Molybdenite and bismuthinite are valuable components arising from Mo–Bi sulfide ore, and their recoveries are considerably limited by separation efficiency. Herein, calcium hypochlorite (Ca(ClO)2) was first introduced as bismuth depressant for efficient separation of molybdenite and bismuthinite, and its depression mechanisms were investigated through a series of analytical techniques supplemented with solution chemistry and thermodynamic calculations. Flotation results showed that Ca(ClO)2 had a stronger depressing ability than conventional depressant sodium sulfide and exhibited superior selectivity for bismuthinite against molybdenite.

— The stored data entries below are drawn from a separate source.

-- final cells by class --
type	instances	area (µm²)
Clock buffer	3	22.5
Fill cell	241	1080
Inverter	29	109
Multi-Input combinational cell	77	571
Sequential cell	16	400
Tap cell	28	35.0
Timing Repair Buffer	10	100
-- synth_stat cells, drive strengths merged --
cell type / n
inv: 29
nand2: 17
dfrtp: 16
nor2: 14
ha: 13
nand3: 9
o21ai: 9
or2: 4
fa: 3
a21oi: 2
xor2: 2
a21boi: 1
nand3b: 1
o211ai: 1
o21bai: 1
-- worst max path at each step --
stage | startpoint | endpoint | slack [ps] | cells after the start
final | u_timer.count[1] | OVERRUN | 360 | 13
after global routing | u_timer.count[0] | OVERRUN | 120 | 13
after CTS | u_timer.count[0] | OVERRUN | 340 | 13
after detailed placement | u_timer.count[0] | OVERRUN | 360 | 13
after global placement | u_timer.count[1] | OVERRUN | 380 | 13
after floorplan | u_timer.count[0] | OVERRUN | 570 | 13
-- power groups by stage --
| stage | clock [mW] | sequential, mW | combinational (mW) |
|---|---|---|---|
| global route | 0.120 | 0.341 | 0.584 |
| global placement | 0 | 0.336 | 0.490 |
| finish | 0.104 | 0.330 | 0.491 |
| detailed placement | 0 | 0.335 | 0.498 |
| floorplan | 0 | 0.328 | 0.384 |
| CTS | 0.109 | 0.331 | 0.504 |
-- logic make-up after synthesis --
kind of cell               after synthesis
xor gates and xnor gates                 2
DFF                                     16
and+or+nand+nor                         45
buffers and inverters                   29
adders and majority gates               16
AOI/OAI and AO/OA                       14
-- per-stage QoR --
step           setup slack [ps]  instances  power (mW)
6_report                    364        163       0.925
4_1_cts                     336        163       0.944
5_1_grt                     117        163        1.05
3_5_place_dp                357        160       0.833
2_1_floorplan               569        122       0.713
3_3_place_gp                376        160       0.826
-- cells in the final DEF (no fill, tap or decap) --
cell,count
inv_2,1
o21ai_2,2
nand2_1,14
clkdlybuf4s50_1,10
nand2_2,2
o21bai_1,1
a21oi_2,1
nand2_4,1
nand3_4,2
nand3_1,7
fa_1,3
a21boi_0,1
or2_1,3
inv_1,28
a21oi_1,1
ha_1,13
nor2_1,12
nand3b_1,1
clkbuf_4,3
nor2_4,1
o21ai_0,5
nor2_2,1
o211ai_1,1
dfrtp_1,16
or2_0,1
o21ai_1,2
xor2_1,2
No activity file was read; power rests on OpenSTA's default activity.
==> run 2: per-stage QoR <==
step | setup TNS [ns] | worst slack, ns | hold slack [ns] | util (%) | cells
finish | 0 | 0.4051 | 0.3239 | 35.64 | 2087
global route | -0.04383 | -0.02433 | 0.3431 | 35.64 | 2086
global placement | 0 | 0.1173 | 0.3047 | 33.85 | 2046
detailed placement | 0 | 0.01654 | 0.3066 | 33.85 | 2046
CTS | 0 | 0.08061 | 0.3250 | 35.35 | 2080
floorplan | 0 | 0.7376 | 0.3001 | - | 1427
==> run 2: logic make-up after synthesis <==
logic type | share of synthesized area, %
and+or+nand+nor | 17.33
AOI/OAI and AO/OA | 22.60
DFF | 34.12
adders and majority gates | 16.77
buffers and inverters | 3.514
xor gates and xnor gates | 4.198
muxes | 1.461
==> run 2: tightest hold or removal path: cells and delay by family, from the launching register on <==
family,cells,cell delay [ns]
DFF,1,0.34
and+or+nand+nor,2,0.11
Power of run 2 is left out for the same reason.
`src/rtl/jtvigil_bank_arb_if.sv`:
```
// jtvigil_bank_arb_if: bank 0 SDRAM read channel (addr/rd from arbiter; ack/dst/dok/rdy/data_read from controller)
interface jtvigil_bank_arb_if;
  logic [21:0] addr;
  logic        rd, ack, dst, dok, rdy;
  logic [15:0] data_read;
  modport master(output addr, rd, input ack, dst, dok, rdy, data_read);
  modport slave(input addr, rd, output ack, dst, dok, rdy, data_read);
endinterface

```
`src/rtl/jtvigil_bank_arb.sv`:
```
// jtvigil_bank_arb: three one-word ROM caches (sN_cs/sN_addr in, sN_data/sN_ok out) refilled round-robin over one SDRAM bank (ba)
module jtvigil_bank_arb #(
  parameter int          S0_AW     = 18,
  parameter int          S1_AW     = 16,
  parameter int          S2_AW     = 16,
  parameter logic [21:0] S1_OFFSET = 22'h0,
  parameter logic [21:0] S2_OFFSET = 22'h0
)(
  input  logic             clk,
  input  logic             rst,
  input  logic             downloading,
  input  logic             s0_cs,
  input  logic [S0_AW-1:0] s0_addr,
  output logic [7:0]       s0_data,
  output logic             s0_ok,
  input  logic             s1_cs,
  input  logic [S1_AW-1:0] s1_addr,
  output logic [7:0]       s1_data,
  output logic             s1_ok,
  input  logic             s2_cs,
  input  logic [S2_AW-1:0] s2_addr,
  output logic [7:0]       s2_data,
  output logic             s2_ok,
  jtvigil_bank_arb_if.master ba
);
  typedef enum logic [1:0] {IDLE, REQ, WAIT} state_t;
  state_t             st, st_nx;
  logic [2:0][21:0]   wa, tag, off;
  logic [2:0][15:0]   word;
  logic [2:0][7:0]    dout;
  logic [2:0]         cs_v, lsb, valid, hit, miss, rot;
  logic [21:0]        lat;
  logic [1:0]         ptr, gnt, sel, ofs;
  logic [2:0]         sum;
  logic               fill, unused_dst;
  assign unused_dst = ba.dst;
  assign wa   = {22'(s2_addr[S2_AW-1:1]), 22'(s1_addr[S1_AW-1:1]), 22'(s0_addr[S0_AW-1:1])};
  assign off  = {S2_OFFSET, S1_OFFSET, 22'd0};
  assign cs_v = {s2_cs, s1_cs, s0_cs};
  assign lsb  = {s2_addr[0], s1_addr[0], s0_addr[0]};
  for (genvar g = 0; g < 3; g++) begin : g_slot
    assign hit[g]  = cs_v[g] & valid[g] & (tag[g] == wa[g]);
    assign miss[g] = cs_v[g] & ~hit[g] & ~downloading;
    assign dout[g] = lsb[g] ? word[g][15:8] : word[g][7:0];
  end
  assign {s2_ok, s1_ok, s0_ok}       = hit;
  assign {s2_data, s1_data, s0_data} = dout;
  // rotate misses so bit 0 is the slot under the pointer, then take the first set bit
  assign rot  = ptr == 2'd1 ? {miss[0], miss[2:1]} : ptr == 2'd2 ? {miss[1:0], miss[2]} : miss;
  assign ofs  = rot[0] ? 2'd0 : rot[1] ? 2'd1 : 2'd2;
  assign sum  = 3'(ptr) + 3'(ofs);
  assign sel  = 2'(sum >= 3'd3 ? sum - 3'd3 : sum);
  assign fill = st == WAIT & ba.dok & ba.rdy;
  always_ff @(posedge clk or posedge rst)
    if (rst) st <= IDLE;
    else     st <= st_nx;
  always_comb
    st_nx = st == IDLE ? (|miss ? REQ : IDLE) : st == REQ ? (ba.ack ? WAIT : REQ) : (fill ? IDLE : WAIT);
  always_ff @(posedge clk or posedge rst)
    if (rst) begin
      ba.rd   <= 1'b0;
      ba.addr <= '0;
      word    <= '0;
      tag     <= '0;
      valid   <= '0;
      ptr     <= '0;
      gnt     <= '0;
      lat     <= '0;
    end else begin
      if (st == IDLE && |miss) begin
        gnt     <= sel;
        lat     <= wa[sel];
        ba.addr <= off[sel] + wa[sel];
        ba.rd   <= 1'b1;
        ptr     <= sel == 2'd2 ? 2'd0 : 2'(sel + 2'd1);
      end
      if (st == REQ && ba.ack) ba.rd <= 1'b0;
      if (fill) begin
        word[gnt] <= ba.data_read;
        tag[gnt]  <= lat;
      end
      // a fill that lands while downloading is dropped by never setting its valid bit
      valid <= downloading ? 3'd0 : valid | (fill ? 3'b001 << gnt : 3'd0);
    end
endmodule

```
`src/flat_wrapper.sv`:
```
// flat-port wrapper written by rule: the top's interface ports become plain ports
module jtvigil_bank_arb_flat 
#(
  parameter int          S0_AW     = 18,
  parameter int          S1_AW     = 16,
  parameter int          S2_AW     = 16,
  parameter logic [21:0] S1_OFFSET = 22'h0,
  parameter logic [21:0] S2_OFFSET = 22'h0
)
  (clk, rst, downloading, s0_cs, s0_addr, s0_data, s0_ok, s1_cs, s1_addr, s1_data, s1_ok, s2_cs, s2_addr, s2_data, s2_ok, ba_addr, ba_rd, ba_ack, ba_dst, ba_dok, ba_rdy, ba_data_read);
  jtvigil_bank_arb_if ba_i ();
  input  logic clk;
  input  logic rst;
  input  logic downloading;
  input  logic s0_cs;
  input  logic [S0_AW-1:0] s0_addr;
  output logic [7:0] s0_data;
  output logic s0_ok;
  input  logic s1_cs;
  input  logic [S1_AW-1:0] s1_addr;
  output logic [7:0] s1_data;
  output logic s1_ok;
  input  logic s2_cs;
  input  logic [S2_AW-1:0] s2_addr;
  output logic [7:0] s2_data;
  output logic s2_ok;
  output wire logic [$bits(ba_i.addr)-1:0] ba_addr;
  output wire logic [$bits(ba_i.rd)-1:0] ba_rd;
  input wire logic [$bits(ba_i.ack)-1:0] ba_ack;
  input wire logic [$bits(ba_i.dst)-1:0] ba_dst;
  input wire logic [$bits(ba_i.dok)-1:0] ba_dok;
  input wire logic [$bits(ba_i.rdy)-1:0] ba_rdy;
  input wire logic [$bits(ba_i.data_read)-1:0] ba_data_read;
  assign ba_addr = ba_i.addr;
  assign ba_rd = ba_i.rd;
  assign ba_i.ack = ba_ack;
  assign ba_i.dst = ba_dst;
  assign ba_i.dok = ba_dok;
  assign ba_i.rdy = ba_rdy;
  assign ba_i.data_read = ba_data_read;
  jtvigil_bank_arb #(.S0_AW(S0_AW), .S1_AW(S1_AW), .S2_AW(S2_AW), .S1_OFFSET(S1_OFFSET), .S2_OFFSET(S2_OFFSET)) u_core (.clk(clk), .rst(rst), .downloading(downloading), .s0_cs(s0_cs), .s0_addr(s0_addr), .s0_data(s0_data), .s0_ok(s0_ok), .s1_cs(s1_cs), .s1_addr(s1_addr), .s1_data(s1_data), .s1_ok(s1_ok), .s2_cs(s2_cs), .s2_addr(s2_addr), .s2_data(s2_data), .s2_ok(s2_ok), .ba(ba_i));
endmodule
```
`config.mk`:
```
export PLATFORM = sky130hd
export DESIGN_NAME = jtvigil_bank_arb_flat
export DESIGN_NICKNAME = d
export VERILOG_FILES = /design/src/rtl/jtvigil_bank_arb_if.sv /design/src/rtl/jtvigil_bank_arb.sv /design/src/flat_wrapper.sv
export SDC_FILE = /design/constraint.sdc
export NUM_CORES = 1
export LEC_CHECK = 0
export CAP_MARGIN = 20
export CORE_MARGIN = 1
export CORE_UTILIZATION = 45
export CTS_CLUSTER_DIAMETER = 60
export DETAILED_ROUTE_END_ITERATION = 8
export PLACE_DENSITY = 0.8
export SYNTH_ARGS = -nofsm -noshare
export SYNTH_HDL_FRONTEND = slang
export SYNTH_SLANG_ARGS = --single-unit
```
`constraint.sdc`:
```
create_clock -name clk -period 10.05 [get_ports clk]
set_clock_uncertainty 0.1 [all_clocks]
set_input_delay 2.01 -clock clk [delete_from_list [all_inputs] [get_ports clk]]
set_output_delay 2.01 -clock clk [all_outputs]
set_load 0.02 [all_outputs]
```
==> impl_metrics.py, run 1 <==
metrics = {
    "clock_network": {
        "post-cts-setup-buffers": 0,
        "htreeDepth": 4,
        "cts_buffers": 17,
        "max-clock-path-buffers": 2,
        "clk-insertion-delay-late_ps": 410,
        "cts_tree": "yes",
        "clkSinkCount": 126,
        "cts_resized": 0,
        "clkSlewWorstSetupHoldPaths_ps": 50,
        "cts_hold_buf": 0,
        "ctsRootBufferMaster": "clkbuf_16",
    },
    "global_routing": {
        "grtUsageTotal_pct": 22.8,
        "antenna_found_initial": 0,
        "grt_pass1_wl_um": 24500,
        "grt_max_degree": 74,
        "grt-ovfl-total": 0,
        "grt_pass1_vias": 4687,
    },
    "power": {
        "totalPowerFinal_mw": 2.74,
        "ir_worst_vdd_mv": 0.206,
        "powerDensity_nw_per_um2": 335,
        "power_leakage_nw": 3.61,
    },
    "finish": {
        "final_cell_mix": "126 x dfrtp_1, 124 x mux2_2, 119 x clkdlybuf4s50_1",
        "fin_area_um2": 8170,
        "fin_nets": 676,
        "drive_above_1_share_pct": 30.4,
        "n_antenna_cell": 0,
        "layout_commonest_cell": "dfrtp_1",
        "areaGrowthSynthToFinish_pct": 32.5,
        "fillers": 1025,
        "postLayoutCoreUtil_pct": 61.5,
    },
    "yosys": {
        "synth_top_family_by_area": "multiplexers",
        "synth_flop_cell": "dfrtp_1",
        "syn_area_per_cell_um2": 13.2,
        "yosys.area_share.simple_pct": 5.72,
        "muxShareOfSynthArea_pct": 29.5,
        "synthAdderAreaFrac_pct": 0.730,
        "synth_edf_count": 0,
        "yosys_warnings": 0,
        "ys_types": 41,
        "synth_area_um2": 6170,
        "synthArstFlopShare_pct": 100,
        "syn-instance-count": 469,
        "synth.yosys.seq_area_share_pct": 51.1,
        "synthXorXnorAreaFrac_pct": 6.67,
        "synth-compound-area-share_pct": 3.49,
        "ys_ff_latch": 126,
    },
    "sta": {
        "finalHoldViolCount": 0,
        "rsz0062_at_grt": "no",
        "whs_ps": 399,
        "fmax_mhz": 145,
        "fin_crit_ps": 6890,
        "tightest_slew_ps": 878,
        "setup_viol": 0,
        "slew_viol_final": 0,
        "period_share_pct": 68.6,
        "max-slew-margin-rel_pct": 41.5,
        "fin_setup_tns_ps": 0,
    },
    "detailed_routing": {
        "top_layer_used": "met4",
        "dr.pass1.iters": 5,
        "drc_errors": 0,
        "via_count": 4154,
        "drt_iter0_markers": 228,
        "wl_met2_um": 7550,
        "ant_nets": 0,
        "met1_length_um": 5890,
        "post_drt_wl_per_cell_um": 18.9,
        "viasPerCell": 5.30,
        "wl_met3_um": 1070,
        "wirelength_um": 14900,
    },
    "placement": {
        "gp_congestion": 0.867,
        "dpl.hpwl_um": 10300,
        "placed_cell_area_um2": 7560,
        "port_buffers": 119,
    },
    "critical_path": {
        "cp-start-kind": "primary input",
        "timing.critical_path.buf_inv": 4,
        "cp.arrival_ps": 7140,
        "cp.required_ps": 10300,
        "worst_setup_path_end_kind": "flop",
        "crit_path_max_incr_delay_ps": 640,
        "crit_slowest_cell": "o41ai_4",
        "cp_max_fo": 19,
        "crit_type": "in2reg",
        "cp_cell_sequence": "clkdlybuf4s50_1, xor2_1, nor4_1, nand3_1, o41ai_4, nand4_1, o211ai_1, ha_1, inv_1, fa_1, inv_1, ha_1, nor3b_1, o21a_1, nor2b_1, buf_4, nand2_1, o21ai_0, mux2_4",
        "crit_family": "simple AND/OR/NAND/NOR gates",
    },
    "floorplanning": {
        "die-area_um2": 14200,
        "core_area_um2": 13300,
        "ioPinCount": 126,
        "placementRows": 42,
        "fp.dieW_um": 119,
        "initial_core_util_pct": 46.4,
        "dieHeight_um": 119,
    },
    "worst_hold_path": {
        "hold_class": "reg2reg",
    },
    "status": {
        "outcome": "finished clean",
    },
    "flow_run": {
        "cap_violations": 0,
    },
}
-- metrics by stage --
step	cells	worst slack (ps)
floorplan	473	3620
global placement	754	2940
detailed placement	754	2800
CTS	784	3210
global route	784	2890
finish	784	3160
-- synthesized netlist by cell type (2+ instances only) --
master	instances	area, um2
dfrtp_1	126	3150
mux2_2	124	1400
xor2_1	28	245
nand2_1	25	93.8
xnor2_1	19	166
mux2i_1	18	180
o21ai_0	17	85.1
mux2_4	16	240
clkbuf_1	11	41.3
inv_1	10	37.5
nor4_1	9	56.3
nor2_1	8	30.0
nand4_1	7	43.8
buf_4	5	37.5
a21oi_1	4	20.0
buf_2	4	20.0
nor2b_1	4	25.0
nor3b_1	3	22.5
o21a_1	3	22.5
buf_1	2	7.51
buf_6	2	22.5
ha_1	2	25.0
nand2b_1	2	12.5
nor3_1	2	10.0
or3_1	2	12.5
-- sequential cells by signal, indices dropped and copies added (netlist names) --
name and flops:
u_core.st 2, u_core.ba.rd 1, u_core.ptr 2, u_core.valid 3, u_core.tag 51, u_core.word 48, u_core.lat 3, u_core.ba.addr 14
u_core.gnt 2
-- layout make-up --
cell class                 count  area, um2  share of cell area [%]
tap                          176        220                    2.70
timing repair buffer         129       1270                    15.5
inverter                      11       43.8                   0.536
clock inverter                 7        135                    1.65
sequential                   126       3150                    38.6
multi-input combinational    312       2870                    35.2
clock buffer                  23        478                    5.85
-- worst register-to-register path, stage by stage, from the launching register on --
cell and delay [ps]:
dfrtp_1 380, xor2_1 180, nor4_1 460, nand3_1 300
o41ai_4 650, nand4_1 190, o211ai_1 130, ha_1 160
inv_1 50, fa_1 500, inv_1 50, ha_1 200
nor3b_1 310, o21a_1 640, nor2b_1 220, buf_4 240
nand2_1 80, o21ai_0 100, mux2_4 190
-- power by group --
group / switching, mW / internal (mW)
Combinational: 0.571 / 0.626
Sequential: 0.165 / 0.735
Clock: 0.208 / 0.430
-- layer usage --
layer,global-route usage [%],vias up
li1,-,1907
met1,26.9,2079
met2,38.4,140
met3,7.66,28
met4,8.70,0
met5,0,-
-- cell families after synthesis --
| kind of cell | after synthesis |
|---|---|
| buffers and inverters | 35 |
| AND/OR/NAND/NOR | 68 |
| XOR/XNOR | 47 |
| multiplexers | 158 |
| other | 1 |
| flip-flops | 126 |
| AO/OA/AOI/OAI | 31 |
| adder cells (fa/ha/maj) | 3 |
-- path summary, 6_finish.rpt --
| path | from | endpoint | slack, ps | depth (start not counted) |
|---|---|---|---|---|
| min in group asynchronous | rst | u_core.word[25] | 2050 | 2 |
| hold reg to reg | u_core.word[13] | u_core.word[13] | 400 | 1 |
| setup reg to reg | u_core.tag[15] | u_core.ba.addr[14] | 4870 | 18 |
| setup / recovery | s0_addr[16] | u_core.ba.addr[14] | 3160 | 19 |
| hold / removal | u_core.word[13] | u_core.word[13] | 400 | 1 |
| max in group asynchronous | rst | u_core.tag[22] | 6580 | 3 |
(Power assumes the default switching activity.)
==> run 2: changes to the inputs <==
clock period = 7.1 ns   (was 10.05 ns; I/O delays follow)
==> run 2 against run 1 <==
Effect of this change:
- register-to-register slack worse by 2700 ps
- routed wire length is 1.7% higher
- non-clock buffer count is 2 higher
- largest cell class unchanged
- cell area is 0.17% lower
- critical path type unchanged
==> impl_metrics.py, run 2 (synthesized netlist as in run 1, its figures left out) <==
metrics = {
    "floorplanning": {
        "placementRows": 42,
        "die-area_um2": 14200,
        "core_area_um2": 13300,
        "ioPinCount": 126,
        "dieHeight_um": 119,
        "initial_core_util_pct": 46.4,
        "fp.dieW_um": 119,
    },
    "sta": {
        "fin_setup_tns_ps": 0,
        "fin_crit_ps": 6010,
        "max-slew-margin-rel_pct": 48.1,
        "tightest_slew_ps": 779,
        "rsz0062_at_grt": "no",
        "period_share_pct": 84.6,
        "slew_viol_final": 0,
        "whs_ps": 400,
        "setup_viol": 0,
        "finalHoldViolCount": 0,
        "fmax_mhz": 167,
    },
    "finish": {
        "largestRegisters": "u_core.tag x51, u_core.word x48, u_core.ba.addr x14",
        "n_antenna_cell": 0,
        "layout_commonest_cell": "dfrtp_1",
        "largest_register": "u_core.tag",
        "fin_cells": 786,
        "areaGrowthSynthToFinish_pct": 32.2,
        "fillers": 1047,
        "drive_above_1_share_pct": 30.7,
        "final_cell_mix": "126 x dfrtp_1, 124 x mux2_2, 119 x clkdlybuf4s50_1",
        "largest_register_ffs": 51,
        "fin_nets": 678,
    },
    "clock_network": {
        "cts_hold_buf": 0,
        "cts_tree": "yes",
        "clk-insertion-delay-late_ps": 420,
        "post-cts-setup-buffers": 0,
        "cts_buffers": 17,
        "ctsRootBufferMaster": "clkbuf_16",
        "clkSlewWorstSetupHoldPaths_ps": 50,
        "max-clock-path-buffers": 2,
        "cts_resized": 0,
        "clkSinkCount": 126,
        "htreeDepth": 4,
    },
    "power": {
        "ir_worst_vdd_mv": 0.265,
        "clkPwrFrac_pct": 21.7,
        "sequentialPowerShare_pct": 33.2,
        "power_leakage_nw": 3.61,
        "powerDensity_nw_per_um2": 471,
        "sw_frac_of_total_pct": 35.2,
        "switchingPower_mw": 1.35,
        "p_int_mw": 2.49,
        "combPwrFrac_pct": 45.0,
    },
    "detailed_routing": {
        "wl_met3_um": 1040,
        "viasPerCell": 5.33,
        "met1_length_um": 6010,
        "dr.pass1.iters": 4,
        "ant_nets": 0,
        "via_count": 4189,
        "wirelength_um": 15100,
        "drt_iter0_markers": 162,
        "wl_met2_um": 7620,
        "post_drt_wl_per_cell_um": 19.2,
        "top_layer_used": "met4",
        "drc_errors": 0,
    },
    "worst_hold_path": {
        "hp-start": "u_core.tag[38]",
        "hold_path_end": "u_core.tag[38]",
        "min_path_cells": 1,
        "hold_class": "reg2reg",
    },
    "placement": {
        "port_buffers": 119,
        "placed_cells": 755,
        "gp_congestion": 0.810,
        "dpl.hpwl_um": 10500,
    },
    "critical_path": {
        "r2r_setup_slack_ps": 2190,
        "cp-start-kind": "primary input",
        "cp.arrival_ps": 6200,
        "reg2reg_depth": 18,
        "timing.rr.start": "u_core.tag[15]",
        "worst_setup_path_end_kind": "flop",
        "r2r-end": "u_core.ba.addr[5]",
        "cp_max_fo": 12,
        "crit_type": "in2reg",
        "cp.required_ps": 7290,
    },
    "flow_run": {
        "cap_violations": 0,
    },
    "status": {
        "outcome": "finished clean",
    },
    "global_routing": {
        "grt_max_degree": 84,
        "grt-ovfl-total": 0,
        "grt_pass1_vias": 4699,
        "grt_pass1_wl_um": 24400,
        "antenna_found_initial": 0,
        "grtUsageTotal_pct": 22.8,
    },
}
## run 2: cell count changes in the layout (fill, tap and decap cells not counted)
cell,change
buf_12,+1
nor3b_2,-1
clkinvlp_4,+1
bufinv_16,-2
clkinv_2,+1
buf_4,+1
nor3b_4,+1
## run 2: routing by layer
metal / vias up / track usage, %
met2: 144 / 38.3
met5: - / 0
met1: 2109 / 26.2
li1: 1901 / -
met4: 0 / 9.18
met3: 35 / 8.38
## run 2: worst max-delay path by stage
stage | cells after the start | start | end
3_3_place_gp | 19 | s0_addr[16] | u_core.ba.addr[5]
3_5_place_dp | 19 | s0_addr[16] | u_core.ba.addr[6]
2_1_floorplan | 18 | s2_cs | u_core.ba.addr[0]
5_1_grt | 19 | s0_addr[16] | u_core.ba.addr[5]
4_1_cts | 19 | s0_addr[16] | u_core.ba.addr[5]
6_report | 19 | s0_addr[16] | u_core.ba.addr[5]
## run 2: area by class of cell
class / instances / area [um2] / share of cell area, %
Clock buffer: 23 / 478 / 5.86
Clock inverter: 7 / 87.6 / 1.07
Inverter: 11 / 43.8 / 0.537
Multi-Input combinational cell: 312 / 2880 / 35.3
Sequential cell: 126 / 3150 / 38.7
Tap cell: 176 / 220 / 2.70
Timing Repair Buffer: 131 / 1290 / 15.9
## run 2: power groups by stage
stage               clock network, mW  logic [mW]  registers (mW)
floorplan                           0        1.12            1.26
global placement                    0        1.68            1.25
detailed placement                  0        1.72            1.28
CTS                             0.850        1.73            1.28
global route                    0.882        1.87            1.32
finish                          0.834        1.73            1.28
## run 2: critical path, cell delays in order
cell and delay [ps]:
clkdlybuf4s50_1 450, xor2_1 220, nor4_1 430, nand3_1 270, o41ai_4 640, nand4_1 180, o211ai_1 150, ha_1 190
inv_1 50, fa_1 500, inv_1 50, ha_1 200, nand3b_1 190, a21oi_2 150, buf_4 200, buf_4 290
mux2i_1 240, o21ai_0 120, mux2_4 270
## run 2: per-stage QoR
step                      total power, mW  worst slack [ps]  util [%]  instance area (um2)
final                                3.84              1090      61.3                 8160
after global routing                 4.07               893      61.3                 8160
after CTS                            3.86              1120      61.2                 8140
after detailed placement             3.00               738      56.9                 7570
after global placement               2.93               906      56.9                 7570
after floorplan                      2.38              1260         -                 6180
==> edit: new RTL, config.mk and constraints of run 1 <==
`S0_AW` is set to 18 in 2 places; all go to 36.
--- a/src/rtl/jtvigil_bank_arb.sv
+++ b/src/rtl/jtvigil_bank_arb.sv
@@ -1,5 +1,5 @@
 // jtvigil_bank_arb: three one-word ROM caches (sN_cs/sN_addr in, sN_data/sN_ok out) refilled round-robin over one SDRAM bank (ba)
 module jtvigil_bank_arb #(
-  parameter int          S0_AW     = 18,
+  parameter int          S0_AW     = 36,
   parameter int          S1_AW     = 16,
   parameter int          S2_AW     = 16,
--- a/src/flat_wrapper.sv
+++ b/src/flat_wrapper.sv
@@ -2,5 +2,5 @@
 module jtvigil_bank_arb_flat 
 #(
-  parameter int          S0_AW     = 18,
+  parameter int          S0_AW     = 36,
   parameter int          S1_AW     = 16,
   parameter int          S2_AW     = 16,
Interface: changed (resized s0_addr); port bits go from 126 to 144. The function was not compared with the original's and may differ.
==> edit against run 1 <==
Synthesized cell count grew 15%; synthesized area up 13%; largest cell class unchanged; count of clock-buffer cells in the layout shrank 5; critical path type unchanged; worst setup slack improved by 240 ps; largest power group unchanged; sequential cell count is 20 higher; total power up 11%; routed wire length is 16% higher; clock power increased by 6.7%; cell area increased by 12%.
==> src/rtl/set_mode_ctrl_pkg.sv <==
// Shared clock-controller definitions: mode encodings and cursor type, used by
// the mode controller and by display-side decoders.
package set_mode_ctrl_pkg;

  localparam int CUR_W = 2;
  typedef logic [CUR_W-1:0] cursor_t;

  localparam logic [1:0] ST_NORMAL    = 2'b00;
  localparam logic [1:0] ST_RING      = 2'b01;
  localparam logic [1:0] ST_SET_ALARM = 2'b10;
  localparam logic [1:0] ST_SET_TIME  = 2'b11;

  function automatic logic is_set_state(input logic [1:0] st);
    return (st == ST_SET_TIME) || (st == ST_SET_ALARM);
  endfunction

endpackage

==> src/rtl/btn_edge.sv <==
// Rising-edge detector for one debounced button level. The edge output stays
// quiet for the first cycle after reset so a button held through reset is not seen.
module btn_edge (
  input  logic clk,
  input  logic rst,
  input  logic i_btn,
  output logic o_rise
);

  logic r_prev;
  logic r_armed;

  // NOTE: sequential state uses non-blocking assignments so every register
  // samples the pre-edge values, independent of statement order.
  always_ff @(posedge clk) begin
    if (rst) begin
      r_prev  <= 1'b0;
      r_armed <= 1'b0;
    end else begin
      r_prev  <= i_btn;
      r_armed <= 1'b1;
    end
  end

  assign o_rise = i_btn & ~r_prev & r_armed;

endmodule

At pH around 8.0, the high-selective separation of Mo–Bi bulk concentrate was realized, where more than 96% of molybdenite was recovered and over 98% of bismuthinite was depressed. Solution chemistry and thermodynamic analysis indicated that the bismuthinite surface was preferentially oxidized by Ca(ClO)2 to SO2- 4 and Bi3+. The former dissolved into solution and existed as stable ions, whereas the Bi3+ further interacted with Cl− and was hydrolyzed as BiOCl precipitates. Surface analysis demonstrated that the deposition of BiOCl on the bismuthinite surface not only made its surface rougher but also enhanced its surface hydrophilicity. In comparison, the surface of molybdenite was slightly oxidized and it remained hydrophobic as confirmed from scanning electron microscopy with energy dispersive X-ray spectroscopy, X-ray photoelectron spectroscopy, and contact angle results. The difference in surface characteristics resulted in the selective adsorption of collector on the surface of molybdenite rather than that of bismuthinite, thus improving the floatability of molybdenite and drastically deteriorating the floatability of bismuthinite. This work suggests that Ca(ClO)2 could be a promising depressant for bismuthinite in the flotation separation of Mo–Bi sulfide ore.